- Try it
Using the entries that follow, write out the line containing "where the power", the line containing "gen_o[5] | a_i[5] | 3 |", and every line between them, exactly and nothing else.

- Dataset content
## config.mk

```make
export PLATFORM = sky130hd
export DESIGN_NAME = ata_regfile_ctrl
export DESIGN_NICKNAME = d
export VERILOG_FILES = /design/src/rtl/ata_regs_pkg.sv /design/src/rtl/ata_ident_image.sv /design/src/rtl/ata_taskfile.sv /design/src/rtl/ata_cmd_seq.sv /design/src/rtl/ata_regfile_ctrl.sv
export SDC_FILE = /design/constraint.sdc
export NUM_CORES = 1
export LEC_CHECK = 0
export BUFFER_PORTS_ARGS = -buffer_cell sky130_fd_sc_hd__buf_2
export CORE_AREA = 2 2 110 112
export CTS_BUF_LIST = sky130_fd_sc_hd__clkbuf_16
export CTS_CLUSTER_DIAMETER = 30
export DETAILED_ROUTE_END_ITERATION = 8
export DIE_AREA = 0 0 112 114
export PLACE_DENSITY = 0.65
export SETUP_SLACK_MARGIN = 0.5
export SYNTH_ARGS = -nofsm -noshare
export SYNTH_HDL_FRONTEND = slang
export SYNTH_HIERARCHICAL = 1
export SYNTH_SLANG_ARGS = --single-unit
```

## constraint.sdc

```tcl
create_clock -name clk -period 4 [get_ports clk]
set_input_delay 0.2 -clock clk [delete_from_list [all_inputs] [get_ports clk]]
set_output_delay 0.2 -clock clk [all_outputs]
set_load 0.03 [all_outputs]
```

## src/rtl/ata_regs_pkg.sv

```systemverilog
package ata_regs_pkg;

  localparam logic [2:0] OFS_DATA    = 3'd0;
  localparam logic [2:0] OFS_SPARE   = 3'd1;
  localparam logic [2:0] OFS_COUNT   = 3'd2;
  localparam logic [2:0] OFS_ADDR0   = 3'd3;
  localparam logic [2:0] OFS_ADDR1   = 3'd4;
  localparam logic [2:0] OFS_ADDR2   = 3'd5;
  localparam logic [2:0] OFS_DEVSEL  = 3'd6;
  localparam logic [2:0] OFS_STATCMD = 3'd7;

  localparam int STB_BUSY  = 7;
  localparam int STB_READY = 6;
  localparam int STB_FAULT = 5;
  localparam int STB_XFER  = 3;
  localparam int STB_FAIL  = 0;

  localparam int DEVSEL_UNIT_BIT = 4;

  localparam logic [7:0] OP_IDENT   = 8'hEC;
  localparam logic [7:0] OP_FLUSH   = 8'hE7;
  localparam logic [7:0] OP_DMA_IN  = 8'hC8;
  localparam logic [7:0] OP_DMA_OUT = 8'hCA;

  typedef enum logic [1:0] {PH_IDLE, PH_PIO, PH_FLUSH, PH_DMA} phase_e;
  typedef enum logic [2:0] {K_IDENT, K_FLUSH, K_DMA_IN, K_DMA_OUT, K_BAD} cmd_kind_e;

  function automatic cmd_kind_e classify(input logic [7:0] op);
    case (op)
      OP_IDENT:   return K_IDENT;
      OP_FLUSH:   return K_FLUSH;
      OP_DMA_IN:  return K_DMA_IN;
      OP_DMA_OUT: return K_DMA_OUT;
      default:    return K_BAD;
    endcase
  endfunction

endpackage

```

## src/rtl/ata_ident_image.sv

```systemverilog
module ata_ident_image #(
  parameter int          WORDS         = 256,
  parameter int          SERIAL_CHARS  = 20,
  parameter int          VERSION_CHARS = 8,
  parameter logic [8*SERIAL_CHARS-1:0]  SERIAL_STR  = {SERIAL_CHARS{8'h20}},
  parameter logic [8*VERSION_CHARS-1:0] VERSION_STR = {VERSION_CHARS{8'h20}},
  parameter logic [31:0] CAP_SECTORS   = 32'd131072,
  localparam int         IDX_W         = $clog2(WORDS)
) (
  input  logic [IDX_W-1:0] idx,
  output logic [15:0]      word
);
  localparam int SER_W0   = 10;
  localparam int SER_WN   = SERIAL_CHARS / 2;
  localparam int VER_W0   = 23;
  localparam int VER_WN   = VERSION_CHARS / 2;
  localparam int CAP_LO_W = 60;
  localparam int CAP_HI_W = 61;
  localparam int FEAT_W   = 85;
  localparam int TYPE_W   = 0;

  int n;
  int k;

  always_comb begin
    n    = int'(idx);
    k    = 0;
    word = 16'h0000;
    if (n == TYPE_W) begin
      word = 16'h0040;
    end else if (n >= SER_W0 && n < SER_W0 + SER_WN) begin
      k    = n - SER_W0;
      word = {SERIAL_STR[8*(SERIAL_CHARS-1-2*k) +: 8],
              SERIAL_STR[8*(SERIAL_CHARS-2-2*k) +: 8]};
    end else if (n >= VER_W0 && n < VER_W0 + VER_WN) begin
      k    = n - VER_W0;
      word = {VERSION_STR[8*(VERSION_CHARS-1-2*k) +: 8],
              VERSION_STR[8*(VERSION_CHARS-2-2*k) +: 8]};
    end else if (n == CAP_LO_W) begin
      word = CAP_SECTORS[15:0];
    end else if (n == CAP_HI_W) begin
      word = CAP_SECTORS[31:16];
    end else if (n == FEAT_W) begin
      word = 16'h0020;
    end
  end

endmodule

```

## src/rtl/ata_taskfile.sv

```systemverilog
module ata_taskfile
  import ata_regs_pkg::*;
#(
  parameter int  COUNT_W = 8,
  parameter int  ADDR_BYTES = 3,
  localparam int LBA_W = 8 * ADDR_BYTES
) (
  input  logic               clk,
  input  logic               rst_n,
  input  logic               wr_en,
  input  logic [2:0]         addr,
  input  logic [7:0]         wdata,
  input  logic [7:0]         status,
  input  logic [15:0]        ident_word,
  output logic [COUNT_W-1:0] count,
  output logic [LBA_W-1:0]   lba,
  output logic [7:0]         devsel,
  output logic [15:0]        rdata
);
  logic [7:0] addr_byte [ADDR_BYTES];

  always_ff @(posedge clk) begin
    if (!rst_n) begin
      count  <= '0;
      devsel <= '0;
    end else if (wr_en) begin
      if (addr == OFS_COUNT)  count  <= wdata[COUNT_W-1:0];
      if (addr == OFS_DEVSEL) devsel <= wdata;
    end
  end

  for (genvar b = 0; b < ADDR_BYTES; b++) begin : g_addr
    always_ff @(posedge clk) begin
      if (!rst_n)
        addr_byte[b] <= '0;
      else if (wr_en && addr == OFS_ADDR0 + 3'(b))
        addr_byte[b] <= wdata;
    end
    assign lba[8*b +: 8] = addr_byte[b];
  end

  always_comb begin
    rdata = 16'h0000;
    case (addr)
      OFS_DATA:    rdata = status[STB_XFER] ? ident_word : 16'h0000;
      OFS_COUNT:   rdata = 16'(count);
      OFS_ADDR0:   rdata = {8'h00, addr_byte[0]};
      OFS_ADDR1:   rdata = {8'h00, addr_byte[1]};
      OFS_ADDR2:   rdata = {8'h00, addr_byte[2]};
      OFS_DEVSEL:  rdata = {8'h00, devsel};
      OFS_STATCMD: rdata = {8'h00, status};
      default:     rdata = 16'h0000;
    endcase
  end

endmodule

```

## src/rtl/ata_cmd_seq.sv

```systemverilog
module ata_cmd_seq
  import ata_regs_pkg::*;
#(
  parameter int  WORDS        = 256,
  parameter int  COUNT_W      = 8,
  parameter int  LBA_W        = 24,
  parameter int  SECTOR_BYTES = 512,
  localparam int IDX_W        = $clog2(WORDS),
  localparam int MAX_SECT     = 1 << COUNT_W,
  localparam int SECT_W       = $clog2(MAX_SECT + 1),
  localparam int BYTES_W      = $clog2(MAX_SECT * SECTOR_BYTES + 1)
) (
  input  logic               clk,
  input  logic               rst_n,
  input  logic               cmd_wr,
  input  logic [7:0]         cmd_op,
  input  logic               unit1_sel,
  input  logic               data_rd,
  input  logic               stat_rd,
  input  logic [COUNT_W-1:0] count,
  input  logic [LBA_W-1:0]   lba,
  input  logic               flush_done,
  input  logic               dma_done,
  output logic [7:0]         status,
  output logic [IDX_W-1:0]   word_idx,
  output logic               irq,
  output logic               flush_req,
  output logic               dma_start,
  output logic               dma_to_host,
  output logic [LBA_W-1:0]   dma_lba,
  output logic [BYTES_W-1:0] dma_bytes
);
  phase_e       phase;
  logic         err_q;
  cmd_kind_e    kind;
  logic         accept;
  logic         irq_set;
  logic [SECT_W-1:0]  sectors;
  logic [BYTES_W-1:0] req_bytes;

  assign kind    = classify(cmd_op);
  assign accept  = cmd_wr && (phase == PH_IDLE) && !unit1_sel;
  assign sectors = (count == '0) ? SECT_W'(MAX_SECT) : SECT_W'(count);
  assign req_bytes = BYTES_W'(sectors) * BYTES_W'(SECTOR_BYTES);

  always_comb begin
    irq_set = 1'b0;
    if (accept && (kind == K_IDENT || kind == K_BAD)) irq_set = 1'b1;
    if (phase == PH_FLUSH && flush_done)              irq_set = 1'b1;
    if (phase == PH_DMA && dma_done)                  irq_set = 1'b1;
  end

  always_ff @(posedge clk) begin
    if (!rst_n) begin
      phase       <= PH_IDLE;
      err_q       <= 1'b0;
      word_idx    <= '0;
      irq         <= 1'b0;
      dma_start   <= 1'b0;
      dma_to_host <= 1'b0;
      dma_lba     <= '0;
      dma_bytes   <= '0;
    end else begin
      dma_start <= 1'b0;
      if (irq_set)      irq <= 1'b1;
      else if (stat_rd) irq <= 1'b0;
      case (phase)
        PH_IDLE: if (accept) begin
          err_q <= (kind == K_BAD);
          case (kind)
            K_IDENT: begin
              phase    <= PH_PIO;
              word_idx <= '0;
            end
            K_FLUSH: phase <= PH_FLUSH;
            K_DMA_IN, K_DMA_OUT: begin
              phase       <= PH_DMA;
              dma_start   <= 1'b1;
              dma_to_host <= (kind == K_DMA_IN);
              dma_lba     <= lba;
              dma_bytes   <= req_bytes;
            end
            default: phase <= PH_IDLE;
          endcase
        end
        PH_PIO: if (data_rd) begin
          if (word_idx == IDX_W'(WORDS - 1)) begin
            phase    <= PH_IDLE;
            word_idx <= '0;
          end else begin
            word_idx <= word_idx + 1'b1;
          end
        end
        PH_FLUSH: if (flush_done) phase <= PH_IDLE;
        PH_DMA:   if (dma_done)   phase <= PH_IDLE;
        default:  phase <= PH_IDLE;
      endcase
    end
  end

  always_comb begin
    status            = 8'h00;
    status[STB_BUSY]  = (phase == PH_FLUSH) || (phase == PH_DMA);
    status[STB_READY] = 1'b1;
    status[STB_FAULT] = 1'b0;
    status[STB_XFER]  = (phase == PH_PIO);
    status[STB_FAIL]  = err_q;
  end

  assign flush_req = (phase == PH_FLUSH);

endmodule

```

## src/rtl/ata_regfile_ctrl.sv

```systemverilog
module ata_regfile_ctrl
  import ata_regs_pkg::*;
#(
  parameter int          IDENT_WORDS   = 256,
  parameter int          SECTOR_BYTES  = 512,
  parameter int          SERIAL_CHARS  = 20,
  parameter int          VERSION_CHARS = 8,
  parameter logic [8*SERIAL_CHARS-1:0]  SERIAL_STR  = "BLK-SERIAL-00000001 ",
  parameter logic [8*VERSION_CHARS-1:0] VERSION_STR = "fw-0.1  ",
  parameter logic [31:0] CAP_SECTORS   = 32'd131072,
  localparam int         COUNT_W       = 8,
  localparam int         LBA_W         = 24,
  localparam int         BYTES_W       = $clog2((1 << COUNT_W) * SECTOR_BYTES + 1)
) (
  input  logic               clk,
  input  logic               rst_n,
  input  logic               host_wr,
  input  logic               host_rd,
  input  logic [2:0]         host_addr,
  input  logic [7:0]         host_wdata,
  output logic [15:0]        host_rdata,
  output logic               irq,
  output logic               flush_req,
  input  logic               flush_done,
  output logic               dma_start,
  output logic               dma_to_host,
  output logic [LBA_W-1:0]   dma_lba,
  output logic [BYTES_W-1:0] dma_bytes,
  input  logic               dma_done
);
  localparam int IDX_W = $clog2(IDENT_WORDS);

  logic [7:0]         stat_byte;
  logic [15:0]        ident_word;
  logic [IDX_W-1:0]   word_idx;
  logic [COUNT_W-1:0] tf_count;
  logic [LBA_W-1:0]   tf_lba;
  logic [7:0]         tf_devsel;

  ata_taskfile #(
    .COUNT_W    (COUNT_W),
    .ADDR_BYTES (LBA_W / 8)
  ) u_tf (
    .clk        (clk),
    .rst_n      (rst_n),
    .wr_en      (host_wr),
    .addr       (host_addr),
    .wdata      (host_wdata),
    .status     (stat_byte),
    .ident_word (ident_word),
    .count      (tf_count),
    .lba        (tf_lba),
    .devsel     (tf_devsel),
    .rdata      (host_rdata)
  );

  ata_ident_image #(
    .WORDS         (IDENT_WORDS),
    .SERIAL_CHARS  (SERIAL_CHARS),
    .VERSION_CHARS (VERSION_CHARS),
    .SERIAL_STR    (SERIAL_STR),
    .VERSION_STR   (VERSION_STR),
    .CAP_SECTORS   (CAP_SECTORS)
  ) u_img (
    .idx  (word_idx),
    .word (ident_word)
  );

  ata_cmd_seq #(
    .WORDS        (IDENT_WORDS),
    .COUNT_W      (COUNT_W),
    .LBA_W        (LBA_W),
    .SECTOR_BYTES (SECTOR_BYTES)
  ) u_seq (
    .clk         (clk),
    .rst_n       (rst_n),
    .cmd_wr      (host_wr && host_addr == OFS_STATCMD),
    .cmd_op      (host_wdata),
    .unit1_sel   (tf_devsel[DEVSEL_UNIT_BIT]),
    .data_rd     (host_rd && host_addr == OFS_DATA),
    .stat_rd     (host_rd && host_addr == OFS_STATCMD),
    .count       (tf_count),
    .lba         (tf_lba),
    .flush_done  (flush_done),
    .dma_done    (dma_done),
    .status      (stat_byte),
    .word_idx    (word_idx),
    .irq         (irq),
    .flush_req   (flush_req),
    .dma_start   (dma_start),
    .dma_to_host (dma_to_host),
    .dma_lba     (dma_lba),
    .dma_bytes   (dma_bytes)
  );

endmodule

```

==> results.toml <==
[status]
status = "completed"

[drt]
dr_wl_met3_um = 691
drt_iter0_drc = 448
wl_met1_um = 6242
drt_wl_total_um = 13490
highest_layer = "met4"
antenna_left = 0
drc = 0
vias = 4380
wl_met2_um = 6264
wire_per_inst_um = 17.50
dr.pass1.iters = 5
post_drt_via_cell_ratio = 5.681

[clock_network]
htree_levels = 3
cts_sinks = 87
clk_pin_slew_ns = 0.07
holdBufCountCts = 0
cts_tree = "done"
clock_path_buffers = 2
root_buffer = "clkbuf_16"
cts_made_buffers = 9
clk_latency_ns = 0.34

[synthesis]
ys_ff_latch = 87
async_flop_share = 0
synth_commonest_cells = "81 x nand2_1, 63 x dfxtp_1, 48 x nand3_1"
synthSimpleGateAreaFrac = 0.2632
synth_largest_area_cell = "dfxtp_1"
synth-xor-area-share = 0.01482
synth_top_flop_cell = "dfxtp_1"
syn_inst = 573
synth_fa_ha_area_frac = 0.01944
muxShareOfSynthArea = 0.07120
seq_area_frac_synth = 0.3849
synthTopCellsByArea = "dfxtp_1 24%, edfxtp_1 14%, nand2_1 5.9%"
syn_area_mm2 = 0.005149
yosysTopAreaCellShare = 0.2450
synth_compound_area_frac = 0.1577
synth_top_family_by_area = "simple AND/OR/NAND/NOR gates"
ys_warn_count = 6
postSynthAreaPerCell_um2 = 8.985
synth_edf_count = 24
synth.most_common_cell = "nand2_1"
synth_cell_type_count = 83

[final_layout]
drive_gt1_frac = 0.2147
final_util = 0.4870
nNetsFinal = 644
diodes = 0
syn2layout_area_growth_pct = 10.77
postLayoutCellArea_mm2 = 0.005703

[pwr]
power.total_w = 0.001935
powerDensity_mw_per_mm2 = 339.2
leakage_nw = 2.203
irDropWorstVdd_mv = 0.2614

[place]
gp_congestion = 0.8720
io_buffers = 68
placed_area_mm2 = 0.005378
hpwl_um = 9655
dp_slack_ns = 0.7216

[die]
start_util = 0.4396
std_cell_rows = 40
dieArea_mm2 = 0.01277
coreArea_mm2 = 0.01171
die_h_um = 114
die_x_um = 112
ios = 79

[sta]
fin_skew_ns = 0.01147
min_period_ns = 3.315
rsz0062_at_grt = "no"
slew_viol_final = 0
setup_ws_ns = 0.6849
clock.fmax_mhz = 301.6
fin_setup_tns_ns = 0
finalHoldViolCount = 0
min_period_over_period = 0.8288
finalSetupViolCount = 0
worst_slew_pin_slew_ns = 1.171
max-slew-margin-rel = 0.2110

[global_route]
grt_pass1_wl_um = 21430
grt_pass1_vias = 4006
overflow = 0
grt.total_usage = 0.2108
grt_max_degree = 57
antenna_found_initial = 0

[setup_path]
crit_required_ns = 3.80
cp-start-kind = "flop"
criticalPathCategory = "flop to output pin"
end_kind = "output pin"
critPathMaxFanout = 19
worst_ep_arrival_time_ns = 3.12
r2r_slack_ns = 1.88

[job]
maxCapViolCount = 0

[worst_hold_path]
hold_class = "input port to flop"
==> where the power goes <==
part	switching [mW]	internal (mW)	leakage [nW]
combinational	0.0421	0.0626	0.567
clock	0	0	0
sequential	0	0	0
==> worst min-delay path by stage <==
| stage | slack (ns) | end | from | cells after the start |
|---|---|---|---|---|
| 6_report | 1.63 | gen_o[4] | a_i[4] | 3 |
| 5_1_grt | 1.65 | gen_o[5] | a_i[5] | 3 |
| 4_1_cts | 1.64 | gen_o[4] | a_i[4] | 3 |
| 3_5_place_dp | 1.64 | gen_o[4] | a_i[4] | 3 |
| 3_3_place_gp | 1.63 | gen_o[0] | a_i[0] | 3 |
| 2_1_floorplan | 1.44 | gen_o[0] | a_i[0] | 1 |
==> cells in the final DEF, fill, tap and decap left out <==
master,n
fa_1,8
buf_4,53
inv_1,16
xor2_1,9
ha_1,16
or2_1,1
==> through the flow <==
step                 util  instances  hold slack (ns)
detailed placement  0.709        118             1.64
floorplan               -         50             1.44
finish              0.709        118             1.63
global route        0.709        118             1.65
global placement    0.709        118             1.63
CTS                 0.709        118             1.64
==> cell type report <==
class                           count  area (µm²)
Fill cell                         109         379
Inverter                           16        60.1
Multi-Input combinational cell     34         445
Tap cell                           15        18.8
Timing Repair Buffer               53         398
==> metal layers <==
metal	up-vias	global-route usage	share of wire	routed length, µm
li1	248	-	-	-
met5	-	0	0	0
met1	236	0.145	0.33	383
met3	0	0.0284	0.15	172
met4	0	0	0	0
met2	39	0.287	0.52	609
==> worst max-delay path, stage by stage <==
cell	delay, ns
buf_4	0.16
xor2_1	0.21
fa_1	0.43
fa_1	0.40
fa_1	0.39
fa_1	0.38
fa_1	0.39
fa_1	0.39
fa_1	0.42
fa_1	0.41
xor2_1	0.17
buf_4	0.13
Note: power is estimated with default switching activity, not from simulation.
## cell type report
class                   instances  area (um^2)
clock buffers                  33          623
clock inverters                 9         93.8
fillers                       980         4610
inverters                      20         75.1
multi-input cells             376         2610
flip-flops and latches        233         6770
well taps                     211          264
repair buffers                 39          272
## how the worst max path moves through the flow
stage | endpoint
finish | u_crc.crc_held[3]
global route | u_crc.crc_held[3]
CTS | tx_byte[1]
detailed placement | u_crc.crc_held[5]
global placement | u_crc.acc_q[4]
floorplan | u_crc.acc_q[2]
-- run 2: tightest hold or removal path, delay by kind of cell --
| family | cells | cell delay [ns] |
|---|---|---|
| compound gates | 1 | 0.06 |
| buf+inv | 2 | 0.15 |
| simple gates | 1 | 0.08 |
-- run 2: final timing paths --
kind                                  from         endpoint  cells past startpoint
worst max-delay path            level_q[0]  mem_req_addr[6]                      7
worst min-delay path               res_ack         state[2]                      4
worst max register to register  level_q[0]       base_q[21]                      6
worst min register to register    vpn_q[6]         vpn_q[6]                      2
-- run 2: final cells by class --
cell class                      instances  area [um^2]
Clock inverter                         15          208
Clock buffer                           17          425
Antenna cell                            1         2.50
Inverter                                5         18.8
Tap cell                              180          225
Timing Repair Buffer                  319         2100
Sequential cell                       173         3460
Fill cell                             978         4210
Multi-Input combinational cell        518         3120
[src/rtl/dbg_mbox_flags.sv]
// Per-hart GO and RESUME flag flops. Sets come from the command generator for
// the selected hart; GO clears on the GOING mailbox (selected hart), RESUME
// clears on the RESUMING mailbox (hart named in the store). Set wins.
module dbg_mbox_flags #(
    parameter int NUM_HARTS = 16,
    parameter int HART_W    = 4
) (
    input  logic                 clk,
    input  logic                 rst_n,
    input  logic [HART_W-1:0]    sel,
    input  logic                 go_set,
    input  logic                 go_clr,
    input  logic                 res_set,
    input  logic                 res_clr,
    input  logic [HART_W-1:0]    res_clr_id,
    output logic [NUM_HARTS-1:0] go,
    output logic [NUM_HARTS-1:0] res
);
    for (genvar h = 0; h < NUM_HARTS; h++) begin : g_hart
        logic go_q, res_q;
        logic is_sel, is_rid;
        assign is_sel = (sel == HART_W'(h));
        assign is_rid = (res_clr_id == HART_W'(h));

        // GO flag of hart h.
        always_ff @(posedge clk) begin
            if (!rst_n)                  go_q <= 1'b0;
            else if (go_set && is_sel)   go_q <= 1'b1;
            else if (go_clr && is_sel)   go_q <= 1'b0;
        end

        // RESUME flag of hart h.
        always_ff @(posedge clk) begin
            if (!rst_n)                  res_q <= 1'b0;
            else if (res_set && is_sel)  res_q <= 1'b1;
            else if (res_clr && is_rid)  res_q <= 1'b0;
        end

        assign go[h]  = go_q;
        assign res[h] = res_q;
    end
endmodule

- Solution to this problem
==> where the power goes <==
part	switching [mW]	internal (mW)	leakage [nW]
combinational	0.0421	0.0626	0.567
clock	0	0	0
sequential	0	0	0
==> worst min-delay path by stage <==
| stage | slack (ns) | end | from | cells after the start |
|---|---|---|---|---|
| 6_report | 1.63 | gen_o[4] | a_i[4] | 3 |
| 5_1_grt | 1.65 | gen_o[5] | a_i[5] | 3 |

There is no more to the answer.